Data records START

### src/design/i2c_rts_pkg.sv
// Package for the I2C register transaction sequencer.
// Holds the transaction structs, the sequencer state types and the command and action codes.
// It depends on nothing else.
package i2c_rts_pkg;

    localparam int unsigned ADDR_W  = 7;
    localparam int unsigned BYTE_W  = 8;
    localparam int unsigned CMD_W   = 3;
    localparam int unsigned ACT_W   = 3;
    localparam int unsigned STAT_W  = 2;

    localparam logic READ_BIT = 1'b1;

    localparam logic [CMD_W-1:0] CMD_START_REG_WRITE = 3'd0;
    localparam logic [CMD_W-1:0] CMD_START_REG_READ  = 3'd1;
    localparam logic [CMD_W-1:0] CMD_START_READ      = 3'd2;
    localparam logic [CMD_W-1:0] CMD_WRITE_DONE      = 3'd3;
    localparam logic [CMD_W-1:0] CMD_READ_DONE       = 3'd4;

    localparam logic [ACT_W-1:0] ACT_NONE      = 3'd0;
    localparam logic [ACT_W-1:0] ACT_START_W   = 3'd1;
    localparam logic [ACT_W-1:0] ACT_START_R   = 3'd2;
    localparam logic [ACT_W-1:0] ACT_SEND      = 3'd3;
    localparam logic [ACT_W-1:0] ACT_ACK       = 3'd4;
    localparam logic [ACT_W-1:0] ACT_NACK_STOP = 3'd5;
    localparam logic [ACT_W-1:0] ACT_STOP      = 3'd6;

    localparam logic [STAT_W-1:0] ST_PENDING = 2'd0;
    localparam logic [STAT_W-1:0] ST_OK      = 2'd1;
    localparam logic [STAT_W-1:0] ST_FAILED  = 2'd2;

    typedef enum logic [1:0] {
        KIND_IDLE      = 2'd0,
        KIND_WRITE_REG = 2'd1,
        KIND_READ_REG  = 2'd2,
        KIND_READ      = 2'd3
    } kind_t;

    typedef enum logic [1:0] {
        PH_REGISTER = 2'd0,
        PH_RESTART  = 2'd1,
        PH_DATA     = 2'd2
    } phase_t;

    typedef struct packed {
        logic [CMD_W-1:0]  command;
        logic [ADDR_W-1:0] device_address;
        logic [BYTE_W-1:0] register_address;
        logic [BYTE_W-1:0] byte_count;
        logic [BYTE_W-1:0] tx_byte;
        logic [BYTE_W-1:0] rx_byte;
        logic              arbitration_lost;
        logic              bus_error;
    } cmd_item_t;

    typedef struct packed {
        logic [ACT_W-1:0]  bus_action;
        logic [BYTE_W-1:0] bus_byte;
        logic [BYTE_W-1:0] read_byte;
        logic              read_valid;
        logic [STAT_W-1:0] status;
        logic              done_res;
    } res_item_t;

    typedef struct packed {
        kind_t             kind;
        phase_t            phase;
        logic [ADDR_W-1:0] target_address;
        logic [BYTE_W-1:0] register_byte;
        logic [BYTE_W-1:0] bytes_left;
        logic [STAT_W-1:0] result_status;
    } seq_state_t;

endpackage

### src/design/i2c_register_transaction_sequencer.sv
// Top level of the I2C register transaction sequencer: input register, state and result register.
// Depends on i2c_rts_pkg and i2c_rts_step.
// An accepted transaction waits in the input register and moves to res when res is free.
// Throughput: one transaction per cycle, limited only by res_stall.
// Reset clears the valid flags and the sequencer state to idle with pending status.
module i2c_register_transaction_sequencer (
    input  logic                    clk,
    input  logic                    rst_n,
    input  logic                    cmd_valid,
    output logic                    cmd_stall,
    input  i2c_rts_pkg::cmd_item_t  cmd,
    output logic                    res_valid,
    input  logic                    res_stall,
    output i2c_rts_pkg::res_item_t  res
);
    import i2c_rts_pkg::*;

    logic       in_valid_reg;
    cmd_item_t  in_item_reg;
    seq_state_t state_reg;
    seq_state_t state_next;
    res_item_t  step_result;
    logic       out_valid_reg;
    res_item_t  out_item_reg;
    logic       advance;
    logic       in_take;

    assign advance   = in_valid_reg && (!out_valid_reg || !res_stall);
    assign cmd_stall = in_valid_reg && !advance;
    assign in_take   = cmd_valid && !cmd_stall;

    i2c_rts_step u_step (
        .item       (in_item_reg),
        .state      (state_reg),
        .state_next (state_next),
        .result     (step_result)
    );

    always_ff @(posedge clk or negedge rst_n)
    begin
        if (!rst_n)
        begin
            in_valid_reg <= 1'b0;
        end
        else if (!cmd_stall)
        begin
            in_valid_reg <= cmd_valid;
        end
    end

    always_ff @(posedge clk)
    begin
        if (in_take)
        begin
            in_item_reg <= cmd;
        end
    end

    always_ff @(posedge clk or negedge rst_n)
    begin
        if (!rst_n)
        begin
            state_reg.kind           <= KIND_IDLE;
            state_reg.phase          <= PH_REGISTER;
            state_reg.target_address <= '0;
            state_reg.register_byte  <= '0;
            state_reg.bytes_left     <= '0;
            state_reg.result_status  <= ST_PENDING;
        end
        else if (advance)
        begin
            state_reg <= state_next;
        end
    end

    always_ff @(posedge clk or negedge rst_n)
    begin
        if (!rst_n)
        begin
            out_valid_reg <= 1'b0;
        end
        else if (!out_valid_reg || !res_stall)
        begin
            out_valid_reg <= in_valid_reg;
        end
    end

    always_ff @(posedge clk)
    begin
        if (advance)
        begin
            out_item_reg <= step_result;
        end
    end

    assign res_valid = out_valid_reg;
    assign res       = out_item_reg;

endmodule

### src/design/i2c_rts_step.sv
// Next-state and result logic of the sequencer for one transaction.
// Purely combinational; uses the types and codes of i2c_rts_pkg.
module i2c_rts_step (
    input  i2c_rts_pkg::cmd_item_t  item,
    input  i2c_rts_pkg::seq_state_t state,
    output i2c_rts_pkg::seq_state_t state_next,
    output i2c_rts_pkg::res_item_t  result
);
    import i2c_rts_pkg::*;

    typedef enum logic [3:0] {
        OUT_IGNORE,
        OUT_ABORT,
        OUT_START_REG,
        OUT_START_READ,
        OUT_SEND_REG,
        OUT_RESTART,
        OUT_SEND_DATA,
        OUT_WRITE_END,
        OUT_READ_EMPTY,
        OUT_READ_ACK,
        OUT_READ_LAST
    } outcome_t;

    outcome_t          outcome;
    logic              err;
    logic [BYTE_W-1:0] bytes_dec;

    assign err       = item.arbitration_lost | item.bus_error;
    assign bytes_dec = state.bytes_left - BYTE_W'(1);

    always_comb
    begin
        outcome = OUT_IGNORE;
        unique case (item.command)
            CMD_START_REG_WRITE, CMD_START_REG_READ:
            begin
                outcome = (state.kind != KIND_IDLE) ? OUT_ABORT : OUT_START_REG;
            end
            CMD_START_READ:
            begin
                outcome = (state.kind != KIND_IDLE) ? OUT_ABORT : OUT_START_READ;
            end
            CMD_WRITE_DONE:
            begin
                priority if (err || (state.kind != KIND_WRITE_REG &&
                                     state.kind != KIND_READ_REG))
                    outcome = OUT_ABORT;
                else if (state.phase == PH_REGISTER)
                    outcome = OUT_SEND_REG;
                else if (state.kind == KIND_READ_REG && state.phase == PH_RESTART)
                    outcome = OUT_RESTART;
                else if (state.kind == KIND_WRITE_REG && state.phase == PH_DATA)
                    outcome = (state.bytes_left != '0) ? OUT_SEND_DATA : OUT_WRITE_END;
                else
                    outcome = OUT_ABORT;
            end
            CMD_READ_DONE:
            begin
                priority if (err || state.kind != KIND_READ || state.phase != PH_DATA)
                    outcome = OUT_ABORT;
                else if (state.bytes_left == '0)
                    outcome = OUT_READ_EMPTY;
                else if (bytes_dec != '0)
                    outcome = OUT_READ_ACK;
                else
                    outcome = OUT_READ_LAST;
            end
            default:
            begin
                outcome = OUT_IGNORE;
            end
        endcase
    end

    always_comb
    begin
        state_next = state;
        unique case (outcome)
            OUT_IGNORE:
            begin
                state_next = state;
            end
            OUT_ABORT:
            begin
                state_next.kind          = KIND_IDLE;
                state_next.phase         = PH_REGISTER;
                state_next.result_status = ST_FAILED;
            end
            OUT_START_REG:
            begin
                state_next.kind           = (item.command == CMD_START_REG_WRITE) ?
                                            KIND_WRITE_REG : KIND_READ_REG;
                state_next.phase          = PH_REGISTER;
                state_next.target_address = item.device_address;
                state_next.register_byte  = item.register_address;
                state_next.bytes_left     = item.byte_count;
                state_next.result_status  = ST_PENDING;
            end
            OUT_START_READ:
            begin
                state_next.kind           = KIND_READ;
                state_next.phase          = PH_DATA;
                state_next.target_address = item.device_address;
                state_next.register_byte  = '0;
                state_next.bytes_left     = item.byte_count;
                state_next.result_status  = ST_PENDING;
            end
            OUT_SEND_REG:
            begin
                state_next.phase = (state.kind == KIND_WRITE_REG) ? PH_DATA : PH_RESTART;
            end
            OUT_RESTART:
            begin
                state_next.kind  = KIND_READ;
                state_next.phase = PH_DATA;
            end
            OUT_SEND_DATA, OUT_READ_ACK:
            begin
                state_next.bytes_left = bytes_dec;
            end
            OUT_WRITE_END, OUT_READ_EMPTY:
            begin
                state_next.kind          = KIND_IDLE;
                state_next.phase         = PH_REGISTER;
                state_next.result_status = ST_OK;
            end
            OUT_READ_LAST:
            begin
                state_next.kind          = KIND_IDLE;
                state_next.phase         = PH_REGISTER;
                state_next.bytes_left    = bytes_dec;
                state_next.result_status = ST_OK;
            end
            default:
            begin
                state_next = state;
            end
        endcase
    end

    always_comb
    begin
        result            = '0;
        result.bus_action = ACT_NONE;
        result.status     = ST_PENDING;
        unique case (outcome)
            OUT_IGNORE:
            begin
                result.status = state.result_status;
            end
            OUT_ABORT:
            begin
                result.bus_action = ACT_STOP;
                result.status     = ST_FAILED;
                result.done_res   = 1'b1;
            end
            OUT_START_REG:
            begin
                result.bus_action = ACT_START_W;
                result.bus_byte   = {item.device_address, 1'b0};
            end
            OUT_START_READ:
            begin
                result.bus_action = ACT_START_R;
                result.bus_byte   = {item.device_address, READ_BIT};
            end
            OUT_SEND_REG:
            begin
                result.bus_action = ACT_SEND;
                result.bus_byte   = state.register_byte;
            end
            OUT_RESTART:
            begin
                result.bus_action = ACT_START_R;
                result.bus_byte   = {state.target_address, READ_BIT};
            end
            OUT_SEND_DATA:
            begin
                result.bus_action = ACT_SEND;
                result.bus_byte   = item.tx_byte;
            end
            OUT_WRITE_END:
            begin
                result.bus_action = ACT_STOP;
                result.status     = ST_OK;
                result.done_res   = 1'b1;
            end
            OUT_READ_EMPTY:
            begin
                result.bus_action = ACT_NACK_STOP;
                result.status     = ST_OK;
                result.done_res   = 1'b1;
            end
            OUT_READ_ACK:
            begin
                result.bus_action = ACT_ACK;
                result.read_byte  = item.rx_byte;
                result.read_valid = 1'b1;
            end
            OUT_READ_LAST:
            begin
                result.bus_action = ACT_NACK_STOP;
                result.read_byte  = item.rx_byte;
                result.read_valid = 1'b1;
                result.status     = ST_OK;
                result.done_res   = 1'b1;
            end
            default:
            begin
                result.status = state.result_status;
            end
        endcase
    end

endmodule

### config.mk
export PLATFORM = sky130hd
export DESIGN_NAME = i2c_register_transaction_sequencer
export DESIGN_NICKNAME = d
export VERILOG_FILES = /design/src/design/i2c_rts_pkg.sv /design/src/design/i2c_register_transaction_sequencer.sv /design/src/design/i2c_rts_step.sv
export SDC_FILE = /design/constraint.sdc
export NUM_CORES = 1
export LEC_CHECK = 0
export ABC_AREA = 1
export BUFFER_PORTS_ARGS = -buffer_cell sky130_fd_sc_hd__buf_4
export CORE_ASPECT_RATIO = 0.75
export CORE_UTILIZATION = 26
export DETAILED_ROUTE_END_ITERATION = 10
export PLACE_DENSITY_LB_ADDON = 0.08
export SETUP_SLACK_MARGIN = 0.3
export SLEW_MARGIN = 40
export SYNTH_ARGS = -nofsm -noshare
export SYNTH_HDL_FRONTEND = slang
export SYNTH_HIERARCHICAL = 1
export SYNTH_SLANG_ARGS = --single-unit
### constraint.sdc
create_clock -name clk -period 2.3 [get_ports clk]
set_input_delay 0.345 -clock clk [delete_from_list [all_inputs] [get_ports clk]]
set_output_delay 0.345 -clock clk [all_outputs]
set_load 0.03 [all_outputs]
==> results of run 1 <==
repair_timing:
action | 4_1_cts | 5_1_grt
buffers inserted | 5 | 5
pin swaps | 18 | 19
cloned | 0 | 0
setup endpoints to repair | 28 | 42
endpoints found under the hold margin | 31 | 0
hold buffers | 1 | 0
gates resized for setup | 27 | 37
layer usage:
metal	share of wire [%]	vias to the layer above	wire, um
met2	42	78	5000
met1	52	1653	6270
li1	-	1751	-
met4	1.1	0	134
met3	5.0	11	600
met5	0	-	0
through the flow:
step                power [W]  TNS [ns]
global placement      0.00415     -2.65
CTS                   0.00607         0
finish                0.00624   -0.0545
floorplan             0.00358         0
detailed placement    0.00415     -1.61
global route          0.00662     -2.89
cell families (layout without fill, tap and decap cells):
family	after synthesis	in the layout
fa+ha+maj	7	7
buf+inv	65	172
flops	98	98
xor+xnor	2	2
simple gates	265	265
compound gates	29	29
worst reg2reg max path: cells and delay by family (launching register included):
kind	cells	cell delay, ns
flip-flops	1	0.43
buffers and inverters	5	0.53
XOR/XNOR	1	0.20
AND/OR/NAND/NOR	7	0.75
adder cells (fa/ha/maj)	1	0.18
worst paths after layout:
path / endpoint / start / cells past startpoint
setup reg to reg: res[0]$_DFFE_PP_ / state_reg[3]$_DFFE_PN0P_ / 14
hold / removal: in_item_reg[2]$_DFFE_PP_ / cmd[2] / 1
setup / recovery: res[0]$_DFFE_PP_ / state_reg[3]$_DFFE_PN0P_ / 14
max in group asynchronous: state_reg[27]$_DFFE_PN0P_ / rst_n / 2
min in group asynchronous: state_reg[3]$_DFFE_PN0P_ / rst_n / 2
hold reg to reg: state_reg[1]$_DFFE_PN0P_ / state_reg[1]$_DFFE_PN0P_ / 2
report_power, final:
group | total (W) | switching, W | internal (W) | leakage (nW)
Clock | 0.00176 | 0.000691 | 0.00107 | 0.167
Sequential | 0.00247 | 0.000256 | 0.00221 | 1.05
Combinational | 0.00201 | 0.00116 | 0.000854 | 1.58
layout by cell type, fill, tap and decap left out, types with 9 or more instances in the layout:
master     count
buf_4        100
dfrtp_1       27
clkbuf_16      9
nand4_1       11
nand3_2       10
inv_1         30
inv_2         19
nand2_1      143
nand2_2       16
nor2_1        18
nand3_1       40
edfxtp_1      67
cell type report:
cell class              instances  area [um2]  share of cell area, %
flip-flops and latches         98        2790                   45.2
multi-input cells             303        1730                   28.1
repair buffers                105         815                   13.2
well taps                     236         295                   4.78
clock buffers                  10         229                   3.71
inverters                      51         194                   3.14
clock inverters                 6         113                   1.82
==> metrics.csv, run 1 <==
stage;metric;value;unit
detailed_routing;drtIter0Drc;253;
global_routing;grt_max_degree;32;
global_routing;met1_usage;20.3;%
timing;setup_viol;6;
place;preCtsSetupSlack;-0.200;ns
finish;area_delta_synth_final;35.3;%
finish;stdcell_count;809;
cts;root_buffer;clkbuf_16;
global_routing;overflow;0;
setup_path;path_cells;inv_2 -> ha_4 -> nand3_2 -> xor2_2 -> nor2_2 -> buf_4 -> nand3_1 -> nand2_1 -> inv_1 -> nand2_4 -> nor2_4 -> nor2_8 -> buf_4 -> inv_2;
setup_path;cp_slowest_cell;dfrtp_1;
cts;h-tree-depth;3;
power;leakage;2.79;nW
timing;period_needed;2.33;ns
finish;design_area;6170;um2
setup_path;crit_arrival;2.44;ns
timing;skew;0.00804;ns
power;ir_drop;0.314;mV
place;dp.cells;782;
setup_path;required;2.41;ns
yosys;synthSimpleGateAreaFrac;26.2;%
cts;cts.sinks;98;
die;die-area;18100;um2
yosys;yosysSeqAreaShare;61.1;%
yosys;synth.most_common_cell;nand2_1;
yosys;synth_fa_ha_area_share;1.92;%
cts;clockBufferDepth;2;
place;place_area;5520;um2
timing;rsz0062_at_grt;yes;
finish;drive_gt1_share;35.6;%
cts;insertion_delay;0.35;ns
setup_path;max_stage_delay;0.43;ns
setup_path;setup.worst_path.class;reg -> reg;
yosys;synth_ff_type;edfxtp_1;
setup_path;startpoint_type;flop;
yosys;synth_area;4560;um2
detailed_routing;final_antenna_net_count;0;
setup_path;crit_fanout;6;
finish;fin_util;36.3;%
yosys;synth_top_family_by_area;simple AND/OR/NAND/NOR gates;
setup_path;critPathTopFamily;simple AND/OR/NAND/NOR gates;
timing;layout_setup_ws;-0.0310;ns
yosys;async_flop_share;31.6;%
global_routing;grt.busiest_layer;met2;
finish;final_net_count;623;
yosys;synth_edf_count;67;
global_routing;met2_usage;20.5;%
timing;min_period_over_period;101;%
timing;fmax;429;MHz
flow_run;max-cap-violations;0;
cts;numCtsBuffers;9;
detailed_routing;wl;12000;um
setup_path;reg2reg_slack;-0.03;ns
place;dpl.hpwl;8210;um
detailed_routing;vias_per_cell;4.32;
cts;cts.clk_slew.worst_paths;0.07;ns
timing;slew_headroom;70.1;%
detailed_routing;dr.pass1.iters;4;
die;io_pins;73;
global_routing;first_global_vias;3390;
place;gp_congestion;0.820;
finish;largest_register_ffs;44;
yosys;yosys.area_share.xor_xnor;0.384;%
yosys;synth_nets;521;
yosys;synth_compound_area_share;4.53;%
yosys;syn_area_per_cell;9.79;um2
finish;antenna_cells;0;
yosys;ys_types;33;
timing;whs;0.164;ns
global_routing;grt_pass1_wl;18800;um
finish;fill_cells;1725;
timing;drv_slew;0;
yosys;synthMuxAreaShare;0;%
die;rows;41;
detailed_routing;drc;0;
setup_path;worst-path-buf-inv;5;
status;violations;setup timing;
place;portBuffers;72;
global_routing;use_met3;3.41;%
yosys;synth_top_area_share;44.1;%
yosys;ys_top_cells_by_area;edfxtp_1, dfrtp_1, nand2_1;
global_routing;antenna_found_initial;0;
detailed_routing;via_count;3493;
die;die_w;155;um
yosys;syn_inst;466;
die;dieHeight;117;um
status;status;complete, but fails checks;
die;start_util;26.9;%
worst_hold_path;hold_class;in -> reg;
timing;hold_violations;0;
yosys;ys_warn_count;6;
yosys;ys_ff_latch;98;
power;p_per_area;1010;nW/um2
cts;cts_tree;built;
yosys;synth.largest_area_cell;edfxtp_1;
yosys;ys_top_cells_by_count;nand2_1, edfxtp_1, nand3_1, inv_1, dfrtp_1;
global_routing;grt_use_total;14.0;%
timing;worst_slew_pin_slew;0.448;ns
setup_path;end_kind;flop;
detailed_routing;wire_per_inst;14.8;um
die;core;17000;um2
(Power assumes the default switching activity.)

Data records END

**Task description**
Could you restate, word for word, the lines above from the one with "unique case (item.command)" to the one with "priority if (err || (state.kind", both included?

**Written response**
        unique case (item.command)
            CMD_START_REG_WRITE, CMD_START_REG_READ:
            begin
                outcome = (state.kind != KIND_IDLE) ? OUT_ABORT : OUT_START_REG;
            end
            CMD_START_READ:
            begin
                outcome = (state.kind != KIND_IDLE) ? OUT_ABORT : OUT_START_READ;
            end
            CMD_WRITE_DONE:
            begin
                priority if (err || (state.kind != KIND_WRITE_REG &&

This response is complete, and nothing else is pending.